Give back exactly the lines of the material below, starting with the line with "detailed placement: cnt[0]" and going on through the line with "cell usage after".

### Records to use ###

===== src/rtl/iter_shifter.sv =====
// Multi-cycle shift/rotate unit: moves the working register one bit per clock
// under a start/busy/done handshake, so each bit needs only one 2:1 mux.
//
// state | meaning
// IDLE  | waiting for start; operands captured on acceptance
// SHIFT | one-bit step per clock while the counter runs down to zero
// DONE  | one-cycle done pulse; shift_out holds the final result
module iter_shifter #(
  parameter int WIDTH = 32,
  parameter int AMT_W = 5
) (
  input  logic             clk,
  input  logic             rst,
  input  logic             start,
  input  logic [WIDTH-1:0] A,
  input  logic [AMT_W-1:0] shamt,
  input  logic [1:0]       mode,
  output logic             busy,
  output logic             done,
  output logic [WIDTH-1:0] shift_out
);

  typedef enum logic [1:0] {
    IDLE  = 2'd0,
    SHIFT = 2'd1,
    DONE  = 2'd2
  } state_t;

  state_t           state, state_nxt;
  logic [WIDTH-1:0] work, step;
  logic [AMT_W-1:0] cnt;
  logic [1:0]       mode_q;
  logic             accept, last_step;

  assign accept    = (state == IDLE) && start;
  assign last_step = (state == SHIFT) && (cnt == AMT_W'(1));

  always_comb begin
    case (mode_q)
      2'b00:   step = {work[WIDTH-2:0], 1'b0};
      2'b01:   step = {1'b0, work[WIDTH-1:1]};
      2'b10:   step = {work[WIDTH-1], work[WIDTH-1:1]};
      default: step = {work[0], work[WIDTH-1:1]};
    endcase
  end

  always_ff @(posedge clk) begin
    if (rst) state <= IDLE;
    else     state <= state_nxt;
  end

  always_comb begin
    state_nxt = state;
    case (state)
      IDLE:    if (start) state_nxt = (shamt == '0) ? DONE : SHIFT;
      SHIFT:   if (cnt == AMT_W'(1)) state_nxt = DONE;
      DONE:    state_nxt = IDLE;
      default: state_nxt = IDLE;
    endcase
  end

  always_comb begin
    busy = (state == SHIFT);
    done = (state == DONE);
  end

  // shift_out is only written on entry to DONE, so partial results never show
  always_ff @(posedge clk) begin
    if (rst) begin
      work      <= '0;
      cnt       <= '0;
      mode_q    <= 2'b00;
      shift_out <= '0;
    end else if (accept) begin
      work   <= A;
      cnt    <= shamt;
      mode_q <= mode;
      if (shamt == '0) shift_out <= A;
    end else if (state == SHIFT) begin
      work <= step;
      cnt  <= cnt - AMT_W'(1);
      if (last_step) shift_out <= step;
    end
  end

endmodule


===== config.mk =====
export PLATFORM = sky130hd
export DESIGN_NAME = iter_shifter
export DESIGN_NICKNAME = d
export VERILOG_FILES = /design/src/rtl/iter_shifter.sv
export SDC_FILE = /design/constraint.sdc
export NUM_CORES = 1
export LEC_CHECK = 0
export BUFFER_PORTS_ARGS = -buffer_cell sky130_fd_sc_hd__clkbuf_2
export CELL_PAD_IN_SITES_DETAIL_PLACEMENT = 1
export CELL_PAD_IN_SITES_GLOBAL_PLACEMENT = 1
export CORE_MARGIN = 1
export CORE_UTILIZATION = 35
export CTS_BUF_LIST = sky130_fd_sc_hd__clkbuf_4 sky130_fd_sc_hd__clkbuf_8
export CTS_CLUSTER_SIZE = 24
export DETAILED_ROUTE_END_ITERATION = 8
export GPL_ROUTABILITY_DRIVEN = 1
export PLACE_DENSITY = 0.7
export REMOVE_ABC_BUFFERS = 1
export SYNTH_ARGS = -nofsm -noshare
export SYNTH_HDL_FRONTEND = slang
export SYNTH_SLANG_ARGS = --single-unit

===== constraint.sdc =====
create_clock -name clk -period 2.5 [get_ports clk]
set_input_delay 0.125 -clock clk [delete_from_list [all_inputs] [get_ports clk]]
set_output_delay 0.125 -clock clk [all_outputs]
set_load 0.01 [all_outputs]

==> results.yml <==
job:
  max-cap-violations: 0
final_layout:
  antennaDiodeCount: 0
  layout.cells.non_filler: 493
  syn_to_final_growth_pct: 21.6
  drive_gt1_frac: 0.273
  fin_nets: 427
  nFillCells: 984
drt:
  firstDrtPassIters: 6
  ant_nets: 0
  drtIter0Drc: 91
  viasPerCell: 5.39
  via_count: 2656
  wl_mm: 8.24
  wl_per_cell_um: 16.7
  drc: 0
timing:
  rsz0062_at_grt: "no"
  min_period_over_period: 0.919
  min_period_ns: 2.30
  worst_slew_pin_slew_ns: 0.412
  max_clock_freq_mhz: 435
  finalSetupViolCount: 0
  whs_ns: 0.0346
  slew_viol_final: 0
  hold_viol: 0
  skew_ns: 0.00940
  maxSlewHeadroom: 0.725
synthesis:
  async_flop_share: 0
  syn_area_um2: 3090
  yosysWarnings: 0
  avgSynthCellArea_um2: 9.82
  synth-seq-area-share: 0.472
  synth.distinct_cells: 32
  synth_area_leaders: "dfxtp_1 (47%), a22o_1 (17%), mux2i_1 (10%)"
  yosysTopAreaCellShare: 0.472
  yosysTopAreaCell: "dfxtp_1"
  synth_flop_cell: "dfxtp_1"
  synth_edf_count: 0
  syn_inst: 315
  ys_ff_latch: 73
global_routing:
  grt_pass1_vias: 2689
  grt_max_degree: 69
  grt_usage: 0.190
  grt_pass1_wl_mm: 13.4
  antenna_found_initial: 0
  gr-total-overflow: 0
worst_setup_path:
  reg2reg_to: "shift_out[16]"
  reg2reg_from: "cnt[1]"
  path_class: "flip-flop to flip-flop"
  rr_worst_depth: 8
  worstPathRequired_ns: 2.78
  crit_arrival_ns: 2.58
  critPathCaptureType: "flip-flop"
  startpoint_type: "flip-flop"
  reg2reg_slack_ns: 0.20
  cp_max_fo: 18
clock_network:
  cts_num_sinks: 73
  h-tree-depth: 3
  clk-insertion-delay-late_ns: 0.34
  clk_pin_slew_ns: 0.08
  cts_root_buffer: "clkbuf_8"
  ctsHoldBuffers: 0
  post-cts-setup-buffer-count: 0
  numCtsBuffers: 9
  cts_max_path_buffers: 2
  postCtsResizedCells: 0
  cts_tree: "done"
power:
  power_w: 0.00261
  leakage_nw: 1.74
  power_density_nw_per_um2: 693
  irDropWorstVdd_uv: 318
place:
  gp_congestion: 0.817
  place.port_buffers: 75
  dp_hpwl_mm: 5.42
  dp_cells: 477
floorplan:
  core_um2: 8380
  die_x_um: 96.0
  ioPinCount: 76
  initial_core_util: 0.369
  fp-row-count: 33
  die_h_um: 96.0
  die_area_um2: 9220
min_path:
  whs_path_depth: 3
  min_from: "mode[1]"
  hold_path.class: "input pin to flip-flop"
  whs_endpoint: "mode_q[1]"
status:
  outcome: "complete, no violations"
metrics by stage:
step	area [um2]	setup TNS, ns	setup WS, ns	util
after floorplan	2960	-134.29	-2.03	-
final	3760	0	0.202	0.449
after detailed placement	3570	0	0.262	0.426
after global placement	3570	0	0.372	0.426
after CTS	3760	0	0.205	0.449
after global routing	3760	0	0.0846	0.449
worst max-delay path by stage:
stage / start / end / depth (start not counted)
floorplan: state[1] / work[10] / 3
global placement: cnt[1] / shift_out[15] / 8
detailed placement: cnt[0] / shift_out[25] / 7
CTS: cnt[1] / shift_out[25] / 8
global route: cnt[1] / shift_out[14] / 8
finish: cnt[1] / shift_out[16] / 8
where the power goes:
| group | internal [W] | switching (W) |
|---|---|---|
| Clock | 0.000461 | 0.000464 |
| Combinational | 0.000171 | 0.000232 |
| Sequential | 0.00122 | 0.0000564 |
| Total | 0.00186 | 0.000753 |
cell usage after synthesis (3+ instances only):
master    number
dfxtp_1       73
a22o_1        60
nand2_1       38
o21ai_0       35
mux2i_1       31
nor2_1        12
clkbuf_1      11
buf_2         10
a21oi_1        7
inv_1          5
buf_6          3
nor3b_1        3
layout make-up:
cell class / instances / area (um2) / area share
multi-input cells: 211 / 1500 / 0.399
clock inverters: 7 / 70.1 / 0.0186
clock buffers: 9 / 124 / 0.0329
well taps: 105 / 131 / 0.0349
inverters: 6 / 22.5 / 0.00599
flip-flops and latches: 73 / 1460 / 0.388
repair buffers: 82 / 453 / 0.120
critical path, cell delays in order (launching register included):
cell      delay (ns)
dfxtp_1         0.34
inv_1           0.11
ha_1            0.17
or4b_2          0.66
o32ai_4         0.21
nand2b_1        0.13
inv_2           0.26
buf_12          0.20
a22o_1          0.15
cells in the final DEF, fill, tap and decap left out, types with 3 or more instances in the layout:
cell      count
clkbuf_2     75
dfxtp_1      73
a22o_1       60
nand2_1      38
o21ai_0      35
mux2i_1      31
clkbuf_8      9
nor2_1        8
a21oi_1       7
inv_1         5
buf_4         5
nor2_2        3
clkinv_2      3
registers in the layout, summed over array words and instances (netlist names):
signal	count
work	32
shift_out	32
state	2
cnt	5
mode_q	2
kinds of logic after synthesis:
kind of cell | count (synthesis) | share of synthesized area
multiplexers | 31 | 0.100
AND/OR/NAND/NOR | 63 | 0.0898
adder cells (fa/ha/maj) | 2 | 0.00809
buffers and inverters | 31 | 0.0489
flip-flops | 73 | 0.472
XOR/XNOR | 2 | 0.00566
AO/OA/AOI/OAI | 113 | 0.275
per-layer routing:
| metal | wire length [um] | global-route usage | vias up |
|---|---|---|---|
| met5 | 0 | 0 | - |
| met4 | 128 | 0.0771 | 0 |
| met3 | 261 | 0.0292 | 9 |
| met2 | 3820 | 0.303 | 49 |
| met1 | 4030 | 0.257 | 1290 |
| li1 | - | - | 1308 |
Note: power is estimated with default switching activity, not from simulation.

###

Result
detailed placement: cnt[0] / shift_out[25] / 7
CTS: cnt[1] / shift_out[25] / 8
global route: cnt[1] / shift_out[14] / 8
finish: cnt[1] / shift_out[16] / 8
where the power goes:
| group | internal [W] | switching (W) |
|---|---|---|
| Clock | 0.000461 | 0.000464 |
| Combinational | 0.000171 | 0.000232 |
| Sequential | 0.00122 | 0.0000564 |
| Total | 0.00186 | 0.000753 |
cell usage after synthesis (3+ instances only):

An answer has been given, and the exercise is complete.